Once again, a few bad apples are giving the whole home care industry a bad name.

A new Government Accountability Office report eyes home health agencies in seven high-growth states -- California, Florida, Nevada, Oklahoma, Texas, and Utah -- and finds big problems.In its review, the GAO found claims that contained upcoding of patients' conditions and billing for services never rendered, the agency says in its study reported on in USA Today and The New York Times, "Improvements Needed to Address Payments in Home Health." The GAO also uncovered kickbacks to referral sources and patients.

For example: "A CMS contractor found that only 9 percent of claims were properly coded for 670 Houston beneficiaries who had the most severe clinical rating and who were served by potentially fraudulent HHAs," the GAO notes.

Painting the entire industry with a broad fraud brush could be bad news for everyone, including legitimate providers barely scraping by on their Medicare payments.

Based on the GAO report findings, the Medicare Payment Advisory Commission's HHA profit margin figures, and MedPAC's recent rate freeze recommendation, the Times urges Congress to adopt President Obama's recent proposal for HHA rate cuts (see Eli's HCW, Vol. XVIII, No. 10, p. 74).

"Home health care companies are already complaining that the cuts will hurt patients," the Times says in an editorial. "But their industry is one of the most profitable parts of Medicare; it needs to do its fair share to curb the relentless surge in Medicare spending."

Industry Needs Better Enforcement, Not Lower Pay Rates

Industry trade groups are welcoming the GAO report, which focuses on the Centers for Medicare &Medicaid Services' lapses in oversight and regulation of the industry.

"We fully support any effort to weed out agencies that are abusing the system and trying to profit from it at the expense of patients," notes Andy Carter of the Visiting Nurse Associations of America in a release. "There's no question that a minority of agencies, particularly some new ones springing up in states such as Florida and Texas, are putting profits ahead of care."

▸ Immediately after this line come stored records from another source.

## src/hw/ldnc_defs.svh

```systemverilog
`ifndef LDNC_DEFS_SVH
`define LDNC_DEFS_SVH

// Register byte addresses
`define LDNC_A_CTRL     8'h00
`define LDNC_A_LDCFG    8'h04
`define LDNC_A_LDSTART  8'h08
`define LDNC_A_FREQ     8'h0c
`define LDNC_A_PHASE    8'h10
`define LDNC_A_FSTROBE  8'h14
`define LDNC_A_PSTROBE  8'h18
`define LDNC_A_RESULT   8'h1c
`define LDNC_A_STATUS   8'h20
`define LDNC_A_AFREQ    8'h24

// Carrier and input control field positions
`define LDNC_CTL_SYNC_EN  20
`define LDNC_CTL_IN_FMT   18
`define LDNC_CTL_IN_MODE  17
`define LDNC_CTL_CLR_ACC  2
`define LDNC_CTL_LOAD_UPD 0

// Level detector config and phase word layout
`define LDNC_CFG_MSB      30
`define LDNC_THR_MSB      13
`define LDNC_PO_MSB       9

// Counter and phase constants
`define LDNC_CNT_TC       18'h00004
`define LDNC_CNT_STEP     18'h00001
`define LDNC_CNT_LSB_PAD  2'h0
`define LDNC_PH_TOP       22

// Reset values
`define LDNC_RST_W32      32'h0000_0000
`define LDNC_RST_PO       10'h000
`define LDNC_RST_CNT      18'h00000

`endif

```

## src/hw/ldnc_pkg.sv

```systemverilog
package ldnc_pkg;

   // Level detector configuration word
   typedef struct packed {
      logic        mode;       // 1 = continuous
      logic [15:0] interval;   // Counter preload, upper bits
      logic [13:0] threshold;  // Signed threshold
   } ldnc_ld_cfg_t;

   // Carrier and input control bits
   typedef struct packed {
      logic sync_en;
      logic in_fmt;
      logic in_mode;
      logic clr_acc;
      logic load_upd;
   } ldnc_ctl_t;

   // Register index decoded from address
   typedef enum logic [3:0] {
      LDNC_R_CTRL, LDNC_R_LDCFG, LDNC_R_LDSTART, LDNC_R_FREQ,
      LDNC_R_PHASE, LDNC_R_FSTROBE, LDNC_R_PSTROBE, LDNC_R_RESULT,
      LDNC_R_STATUS, LDNC_R_AFREQ, LDNC_R_NONE
   } ldnc_reg_t;

   // Level detector states, Gray along the path
   typedef enum logic [1:0] {
      LDNC_IDLE = 2'h0,
      LDNC_RUN  = 2'h1,
      LDNC_DONE = 2'h3
   } ldnc_state_t;

endpackage : ldnc_pkg

```

## src/hw/ldnc_top.sv

```systemverilog
// Design decisions made here: the placing of the registers and the APB slave port.
`timescale 1ns/10ps
// Notes on behaviour
// Mode zero: accumulation halts when the interval counter reaches terminal count.
// Mode one: continuous; at timeout integrator reloads and result latches for reading.
// Sixteen-bit interval field forms the upper bits of an 18-bit counter preload.
// Software picks period N, multiple of four, and programs N/4+1.
// Interpolated zeros are integrated; gated input reaccumulates the held sample each clock.
// Each integrated sample adds input magnitude to threshold, bits 12..0 aligned.
// Input threshold is a signed 14-bit value with bit 13 as sign.
// Any write to the start location starts or restarts the integrator.
// Oscillator takes a 32-bit frequency word spanning plus/minus half sample rate.
// Frequency word held until strobe, or enabled sync pulse, then copied active.
// Oscillator advances or updates only while the active-low input enable is low; the strobes here copy to the active registers regardless.
// A sync load arriving while not updating is remembered until next update.
// Carrier phase is offset by a 10-bit phase word, bit 9 MSB.
// Phase word works as two's complement or offset binary alike.
// Phase word held until phase strobe or enabled sync, then made active.
// Write to frequency strobe copies held frequency into active register.
// Write to phase strobe copies held phase into active register.
// Software writes zeros to all reserved bits.
// With load-on-update set, frequency update or sync load also zeros accumulator feedback.
// Sync pulse moves held values only when the external sync enable is one.
`include "ldnc_defs.svh"

module ldnc_top
   import ldnc_pkg::*;
#(
   parameter int ACC_W  = 32,
   parameter int ADDR_W = 8
) (
   // Clock, reset, enable
   input  wire logic              core_clk_i,
   input  wire logic              sys_rst_i,
   input  wire logic              ce_i,
   // APB slave
   input  wire logic              psel_i,
   input  wire logic              penable_i,
   input  wire logic              pwrite_i,
   input  wire logic [ADDR_W-1:0] paddr_i,
   input  wire logic [31:0]       pwdata_i,
   output logic      [31:0]       prdata_o,
   output logic                   pready_o,
   output logic                   pslverr_o,
   // Sample input side
   input  wire logic [13:0]       sample_i,
   input  wire logic              input_enable_n_i,
   input  wire logic              front_end_sync_input_i,
   // Results
   output logic      [9:0]        carrier_phase_o,
   output logic                   level_busy_o
);

   // Address decode shared by read and write paths
   // Unlisted and unaligned addresses map to no register, which the
   // handshake answers with an error and read data of zero.
   function automatic ldnc_reg_t ldnc_decode(input logic [ADDR_W-1:0] a);
      case (a)
         `LDNC_A_CTRL:    ldnc_decode = LDNC_R_CTRL;
         `LDNC_A_LDCFG:   ldnc_decode = LDNC_R_LDCFG;
         `LDNC_A_LDSTART: ldnc_decode = LDNC_R_LDSTART;
         `LDNC_A_FREQ:    ldnc_decode = LDNC_R_FREQ;
         `LDNC_A_PHASE:   ldnc_decode = LDNC_R_PHASE;
         `LDNC_A_FSTROBE: ldnc_decode = LDNC_R_FSTROBE;
         `LDNC_A_PSTROBE: ldnc_decode = LDNC_R_PSTROBE;
         `LDNC_A_RESULT:  ldnc_decode = LDNC_R_RESULT;
         `LDNC_A_STATUS:  ldnc_decode = LDNC_R_STATUS;
         `LDNC_A_AFREQ:   ldnc_decode = LDNC_R_AFREQ;
         default:         ldnc_decode = LDNC_R_NONE;
      endcase
   endfunction : ldnc_decode

   // Registers
   // Holding and active copies are kept apart so software can prepare
   // a new frequency or phase without disturbing the running carrier.
   ldnc_ctl_t          ctl_r;
   ldnc_ld_cfg_t       cfg_r;
   logic [31:0]        freq_hold_r;
   logic [31:0]        freq_act_r;
   logic [9:0]         po_hold_r;
   logic [9:0]         po_act_r;
   logic [31:0]        phase_acc_r;
   logic               sync_pend_r;
   logic               zero_pend_r;
   logic [17:0]        cnt_r;
   logic [ACC_W-1:0]   acc_r;
   logic [ACC_W-1:0]   result_r;
   logic [13:0]        held_r;
   ldnc_state_t        state_r;
   ldnc_state_t        state_nxt;

   // Bus strobes
   // A write takes effect only in the cycle its ready pulse is seen,
   // the same cycle in which the master takes its answer.
   logic               access;
   logic               done;
   logic               wr;
   ldnc_reg_t          sel;
   logic [31:0]        rd_val;

   assign access = psel_i & penable_i;
   assign done   = access & pready_o;
   assign wr     = done & pwrite_i;
   assign sel    = ldnc_decode(paddr_i);

   // Bus handshake: one wait state, then answer
   // The first access cycle only registers the answer, so read data comes
   // from a flip-flop and the decode path never reaches an output pin.
   // Ready lasts one cycle; a master that keeps penable high afterwards
   // starts a fresh wait. Error and read data hold until the next answer.
   always_ff @(posedge core_clk_i) begin
      if (sys_rst_i) begin
         pready_o  <= 1'h0;
         pslverr_o <= 1'h0;
         prdata_o  <= `LDNC_RST_W32;
      end else if (ce_i) begin
         pready_o <= access & ~pready_o;
         if (access & ~pready_o) begin
            pslverr_o <= (sel == LDNC_R_NONE);
            prdata_o  <= pwrite_i ? `LDNC_RST_W32 : rd_val;
         end
      end
   end

   // Read mux
   // Holding registers read back as written; strobe and start locations
   // read as zero. Status packs the pending flags, detector state and the
   // top of the active phase word, so software can watch a sync in flight.
   always_comb begin
      rd_val = `LDNC_RST_W32;
      case (sel)
         LDNC_R_CTRL: begin
            rd_val[`LDNC_CTL_SYNC_EN]  = ctl_r.sync_en;
            rd_val[`LDNC_CTL_IN_FMT]   = ctl_r.in_fmt;
            rd_val[`LDNC_CTL_IN_MODE]  = ctl_r.in_mode;
            rd_val[`LDNC_CTL_CLR_ACC]  = ctl_r.clr_acc;
            rd_val[`LDNC_CTL_LOAD_UPD] = ctl_r.load_upd;
         end
         LDNC_R_LDCFG:  rd_val[`LDNC_CFG_MSB:0] = cfg_r;
         LDNC_R_FREQ:   rd_val = freq_hold_r;
         LDNC_R_PHASE:  rd_val[`LDNC_PO_MSB:0] = po_hold_r;
         LDNC_R_RESULT: rd_val = 32'(result_r);
         LDNC_R_STATUS: rd_val = {26'h0, zero_pend_r, sync_pend_r, state_r, po_act_r[9:8]};
         LDNC_R_AFREQ:  rd_val = freq_act_r;
         default:       rd_val = `LDNC_RST_W32;
      endcase
   end

   // Configuration registers
   // Only completed writes land here. Reserved bits are dropped on entry,
   // so a careless write cannot reach a field that does not exist.
   // Writes to the read-only locations fall through the default branch.
   always_ff @(posedge core_clk_i) begin
      if (sys_rst_i) begin
         ctl_r       <= '0;
         cfg_r       <= '0;
         freq_hold_r <= `LDNC_RST_W32;
         po_hold_r   <= `LDNC_RST_PO;
      end else if (ce_i && wr) begin
         case (sel)
            LDNC_R_CTRL: begin
               ctl_r.sync_en  <= pwdata_i[`LDNC_CTL_SYNC_EN];
               ctl_r.in_fmt   <= pwdata_i[`LDNC_CTL_IN_FMT];
               ctl_r.in_mode  <= pwdata_i[`LDNC_CTL_IN_MODE];
               ctl_r.clr_acc  <= pwdata_i[`LDNC_CTL_CLR_ACC];
               ctl_r.load_upd <= pwdata_i[`LDNC_CTL_LOAD_UPD];
            end
            LDNC_R_LDCFG: cfg_r       <= pwdata_i[`LDNC_CFG_MSB:0];
            LDNC_R_FREQ:  freq_hold_r <= pwdata_i;
            LDNC_R_PHASE: po_hold_r   <= pwdata_i[`LDNC_PO_MSB:0];
            default:      ;
         endcase
      end
   end

   // Oscillator control strobes
   // The enable pin gates every oscillator step. A sync pulse counts only
   // while the external sync enable bit is set; a counted pulse loads at
   // once when the oscillator steps, otherwise it waits in the pending flag.
   logic nco_upd;
   logic sync_req;
   logic fstb;
   logic pstb;
   logic sync_load;

   assign nco_upd   = ~input_enable_n_i;
   assign sync_req  = front_end_sync_input_i & ctl_r.sync_en;
   assign fstb      = wr & (sel == LDNC_R_FSTROBE);
   assign pstb      = wr & (sel == LDNC_R_PSTROBE);
   assign sync_load = nco_upd & (sync_req | sync_pend_r);

   // Pending sync and feedback-zero requests
   // A request is parked only while the oscillator is idle; one that meets
   // a step is served in that cycle. Parking it as well would serve it a
   // second time on the next step and reload values written in between.
   // Set and clear therefore never meet, and no request is lost.
   always_ff @(posedge core_clk_i) begin
      if (sys_rst_i) begin
         sync_pend_r <= 1'h0;
         zero_pend_r <= 1'h0;
      end else if (ce_i) begin
         sync_pend_r <= (sync_req | sync_pend_r) & ~nco_upd;
         zero_pend_r <= ((fstb & ctl_r.load_upd) | zero_pend_r) & ~nco_upd;
      end
   end

   // Active frequency register
   // A strobe copies at once, whatever the enable pin does; a sync copy
   // waits for a step. Both take the holding value of that cycle.
   always_ff @(posedge core_clk_i) begin
      if (sys_rst_i) begin
         freq_act_r <= `LDNC_RST_W32;
      end else if (ce_i) begin
         if (fstb || sync_load) begin
            freq_act_r <= freq_hold_r;
         end
      end
   end

   // Active phase offset register
   // Same timing as the frequency copy, so one sync moves both together.
   always_ff @(posedge core_clk_i) begin
      if (sys_rst_i) begin
         po_act_r <= `LDNC_RST_PO;
      end else if (ce_i) begin
         if (pstb || sync_load) begin
            po_act_r <= po_hold_r;
         end
      end
   end

   // Phase accumulator and phase output
   // Feedback is zeroed while the clear bit is set, or on a frequency load
   // with load-on-update set; a strobe that meets an idle cycle waits.
   logic zero_fb;
   logic [31:0] acc_base;

   assign zero_fb  = ctl_r.clr_acc | ((sync_load | zero_pend_r | (fstb & nco_upd)) & ctl_r.load_upd);
   assign acc_base = zero_fb ? `LDNC_RST_W32 : phase_acc_r;

   // Accumulator steps only on enabled cycles; zeroed feedback restarts it
   // from the frequency word alone, giving a known phase after a load.
   always_ff @(posedge core_clk_i) begin
      if (sys_rst_i) begin
         phase_acc_r <= `LDNC_RST_W32;
      end else if (ce_i && nco_upd) begin
         phase_acc_r <= acc_base + freq_act_r;
      end
   end

   // Phase output: top accumulator bits plus the offset word
   // The sum wraps modulo the word size, so a two's complement offset and
   // an offset binary one give the same angle; no mode bit is needed.
   always_ff @(posedge core_clk_i) begin
      if (sys_rst_i) begin
         carrier_phase_o <= `LDNC_RST_PO;
      end else if (ce_i && nco_upd) begin
         carrier_phase_o <= acc_base[31:`LDNC_PH_TOP] + po_act_r;
      end
   end

   // Sample selection for the level detector
   logic [13:0] samp_tc;
   logic [13:0] samp_use;
   logic [14:0] mag;
   logic signed [15:0] term;

   // Last enabled sample, reused while the input is gated off
   // so a gated run repeats real data and never sees the idle pin value
   always_ff @(posedge core_clk_i) begin
      if (sys_rst_i)
         held_r <= '0;
      else if (ce_i && nco_upd)
         held_r <= sample_i;
   end

   // Magnitude plus signed threshold, one term per integrated cycle
   // Interpolated zeros and repeated gated samples both count, so software
   // sizes interval and threshold with them in mind. The magnitude is one
   // bit wider than the sample so the most negative input does not wrap.
   always_comb begin
      // Interpolated: zero when not enabled; gated: held sample
      if (ctl_r.in_mode)
         samp_use = nco_upd ? sample_i : '0;
      else
         samp_use = nco_upd ? sample_i : held_r;
      // Offset binary becomes two's complement by flipping the top bit
      samp_tc = ctl_r.in_fmt ? {~samp_use[13], samp_use[12:0]} : samp_use;
      mag     = samp_tc[13] ? 15'(-{samp_tc[13], samp_tc}) : {1'h0, samp_tc};
      // Threshold sign-extends; its low bits line up with the sample's
      term    = signed'({1'h0, mag}) + 16'(signed'(cfg_r.threshold));
   end

   // Level detector state and timeout
   // The counter runs down from the preload and times out at the value
   // that leaves exactly N integrated cycles for a preload of N/4+1.
   // A start write always wins, even in the timeout cycle, so a restart
   // is never swallowed by a one-shot that ends at that moment.
   logic start;
   logic tmo;
   logic [17:0] preload;

   assign start   = wr & (sel == LDNC_R_LDSTART);
   assign preload = {cfg_r.interval, `LDNC_CNT_LSB_PAD};
   assign tmo     = (state_r == LDNC_RUN) & (cnt_r == `LDNC_CNT_TC);

   // Next state: idle, running, done
   always_comb begin
      case (state_r)
         LDNC_IDLE: state_nxt = start ? LDNC_RUN : LDNC_IDLE;
         LDNC_RUN:  state_nxt = (tmo & ~cfg_r.mode & ~start) ? LDNC_DONE : LDNC_RUN;
         LDNC_DONE: state_nxt = start ? LDNC_RUN : LDNC_DONE;
         default:   state_nxt = LDNC_IDLE;
      endcase
   end

   // State register; busy comes from the next state so it is a
   // flip-flop output that matches the state in every cycle
   always_ff @(posedge core_clk_i) begin
      if (sys_rst_i) begin
         state_r      <= LDNC_IDLE;
         level_busy_o <= 1'h0;
      end else if (ce_i) begin
         state_r      <= state_nxt;
         level_busy_o <= (state_nxt == LDNC_RUN);
      end
   end

   // Interval counter: loads on start, counts down while running
   // In continuous mode the timeout reloads it; in one-shot mode it rests.
   always_ff @(posedge core_clk_i) begin
      if (sys_rst_i) begin
         cnt_r <= `LDNC_RST_CNT;
      end else if (ce_i) begin
         if (start) begin
            cnt_r <= preload;
         end else if (tmo) begin
            if (cfg_r.mode) begin
               cnt_r <= preload;
            end
         end else if (state_r == LDNC_RUN) begin
            cnt_r <= cnt_r - `LDNC_CNT_STEP;
         end
      end
   end

   // Integrator: cleared on start and on a continuous reload
   // A one-shot run stops adding once the counter has ended.
   always_ff @(posedge core_clk_i) begin
      if (sys_rst_i) begin
         acc_r <= '0;
      end else if (ce_i) begin
         if (start) begin
            acc_r <= '0;
         end else if (tmo) begin
            if (cfg_r.mode) begin
               acc_r <= '0;
            end
         end else if (state_r == LDNC_RUN) begin
            acc_r <= acc_r + ACC_W'(term);
         end
      end
   end

   // Result register: copied at each timeout without a start write, for software to read
   // It keeps the last finished interval while the next one runs.
   always_ff @(posedge core_clk_i) begin
      if (sys_rst_i) begin
         result_r <= '0;
      end else if (ce_i) begin
         if (tmo && !start) begin
            result_r <= acc_r;
         end
      end
   end

endmodule : ldnc_top

```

The GAO report's "central focus is on the failure of Medicare to do its job to stop these abuses," says Val Halamandaris with the National Association for Home Care & Hospice in its newsletter. "It took nearly two years for Medicare to react to extensive reports of abuse in the Miami-Dade area, reports that came from the home care industry itself."

Senate Finance Committee Ranking Member Charles Grassley (R-IA), who commissioned the report, places significant blame on CMS's shoulders. "There's no excuse for Medicare officials neglecting payment problems," he tells USA Today.

"It seems to me that CMS is just out of touch with the home health benefit and has yet to recognize the vulnerabilities inherent in the system," Grassley criticizes in a March 12 letter to CMS Acting Administrator Charlene Frizzera. "In order to bring much needed integrity into this program, CMS needs to stop dropping the ball."

Bottom line: "Inadequate administration of the Medicare home health benefit leaves the benefit vulnerable to improper payments," the GAO concludes in its report summary.

Across-The-Board Cuts Encourage Fraud

But it's likely to be the bad actors' fraud and abuse, not the lack of enforcement from regulators, that will capture the public's -- and lawmakers'-- attention, industry veterans fear.

The GAO notes that spending in the states studied doubled that of the rest of the nation from 2002 to 2006. "We know from our own experience that kind of growth usually indicates something is wrong," NAHC's William Dombi told USA Today.But home health spending is still less today than it was 10 years ago.

Nevertheless, an Operation Restore Trust-style crackdown, which put about one-third of the nation's HHAs out of business in the late 1990s, could be on the horizon again, warns consultant Mark Sharp with BKD in Springfield, Mo.

"The stars may be aligning for ORT round two," Sharp and his BKD colleagues warn in an article forthcoming in the American Health Lawyer Association newsletter. Skyrocketing numbers of new providers, high average profit margins, and attention from the GAO are but a few of the factors that contributed to the original ORT and are present today, he warns.

That possibility has industry representatives on the offensive. "What is needed is targeted action against abusers and excessive payments, not an across-the-board, arbitrary rate reduction," Halamandaris insists. "Such action will only result in the demise of the good providers of home health agencies, and the rise of those causing the problem."

"It would be a tragic mistake to let the actions of a minority lead the government to over-react and take any actions to limit appropriate access to high-quality, medically necessary home health care," Carter adds. "Americans need and want to be cared for in their homes whenever possible. We should act to rid the program of the bad actors while at the same time investing in efforts to meet patients' needs."

Note: The GAO report is at www.gao.gov/new.items/d09185.pdf.